West Indies' first great batsman was so good he was dubbed "the black Bradman" by some. And before the Second World War he lived up to that, averaging 66.71 and carrying his side's batting on his shoulders, to the extent that "Atlas" was another nickname. But after the war, ageing and prone to injury, Headley managed only three further Tests, the last of them at home in Jamaica in 1953-54, when he twice fell cheaply to the England spinner Tony Lock, who was also called for throwing during the match.
The Test career of the popular Australian opener Keith Stackpole came to a quiet end in New Zealand in 1973-74, with a pair in Auckland. That included being out to the first ball of the match, a high full-toss from Richard Hadlee: "I only saw it a yard away from my head," wrote Stacky. "I pulled out of the way, but the ball flicked the end of the bat and flew to first slip. Maybe it was the first time in Test cricket that a fellow was out first ball without the ball ever touching the ground!"
Aged 38, Rahul Dravid was India's batting star as they slipped to a disappointing 4-0 defeat in England in 2011. He made three centuries, including one while carrying his bat at The Oval. He was tempted to call it a day then... but there was still a job to do in Australia. Sadly, conditions there were less to his liking, and Dravid managed a solitary fifty - and four scores of ten and under - as another embarrassing whitewash loomed. One of the longest and most successful of Test careers had come to a quiet end.
WG Grace almost invented the modern game of cricket: he was the first batsman to play forward and back with equal assurance, in the way which is familiar even now. He rewrote the record books, too. But by 1899 he was 50, and somewhat thicker around the waist than before. After the first match of that year's Ashes series, in which he scored 28 and 1, Grace stepped down, mainly because the ground was getting a bit too far away and showing up his fielding. "It's all over, Jacker," he told his team-mate Stanley Jackson mournfully, "I shan't play again."
He was probably Australia's best batsman since Bradman, but eventually time caught up with Ricky Ponting. A glittering international career came to a subdued end in 2012-13 in the home series against South Africa - only 32 runs in five innings, including a rather sad double of 4 and 8 in Perth in the final Test after announcing his retirement. Ponting still finished with a Test average nudging 52.
No one except his nearest and dearest knew Andrew Strauss was going to call it a day after the 2012 Lord's Test against South Africa - his 100th Test match, and 50th as captain. It wasn't quite the perfect ending, though, out cheaply twice as England slipped to defeat in the match and the series, and surrendered their hard-earned No. 1 Test ranking.

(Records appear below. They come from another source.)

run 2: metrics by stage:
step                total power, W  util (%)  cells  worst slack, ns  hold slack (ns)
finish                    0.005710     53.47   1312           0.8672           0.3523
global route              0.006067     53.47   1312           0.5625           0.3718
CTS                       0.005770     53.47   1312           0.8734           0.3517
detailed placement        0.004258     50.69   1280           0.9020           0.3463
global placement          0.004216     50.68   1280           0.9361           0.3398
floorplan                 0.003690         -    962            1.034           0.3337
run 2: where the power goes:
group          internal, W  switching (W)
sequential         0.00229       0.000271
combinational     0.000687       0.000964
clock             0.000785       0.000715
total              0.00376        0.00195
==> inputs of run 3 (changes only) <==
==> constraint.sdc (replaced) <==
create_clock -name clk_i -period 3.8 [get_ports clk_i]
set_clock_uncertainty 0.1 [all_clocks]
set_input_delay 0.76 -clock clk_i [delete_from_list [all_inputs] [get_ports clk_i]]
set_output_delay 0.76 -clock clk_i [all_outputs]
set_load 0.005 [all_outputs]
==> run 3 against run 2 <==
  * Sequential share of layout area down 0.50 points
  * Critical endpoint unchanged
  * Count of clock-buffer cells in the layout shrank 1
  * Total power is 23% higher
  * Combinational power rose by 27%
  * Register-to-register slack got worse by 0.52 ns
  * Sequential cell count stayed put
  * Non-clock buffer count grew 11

Just possibly the fastest bowler who ever lived, Jeff Thomson terrorised batsmen - particularly Poms - in the 1970s. By 1985, though, he had slowed down a bit, and was a late call-up for the 1985 Ashes series after some original choices defected to a rebel tour of South Africa. Late-era Thommo was not so scary: he played only in the first Test (2 for 166 and 0 for 8) and the fifth (1 for 101), and is probably best-remembered for flicking a V-sign at the crowd during that final match at Edgbaston. Still, his wicket there gave him exactly 200 in Tests, 100 of them against England.
The long international career of Javed Miandad, which started as a teenager in the inaugural World Cup in 1975, ended in the sixth World Cup in 1996, with a quarter-final defeat to arch-rivals India in Bangalore. Frustrated at batting out of position at No. 6 (and probably even more frustrated at the dying of the light), Miandad scrapped his way to 38 before his run-out virtually sealed the game for India. He walked off with more than 16,000 international runs, and a Test average above 52.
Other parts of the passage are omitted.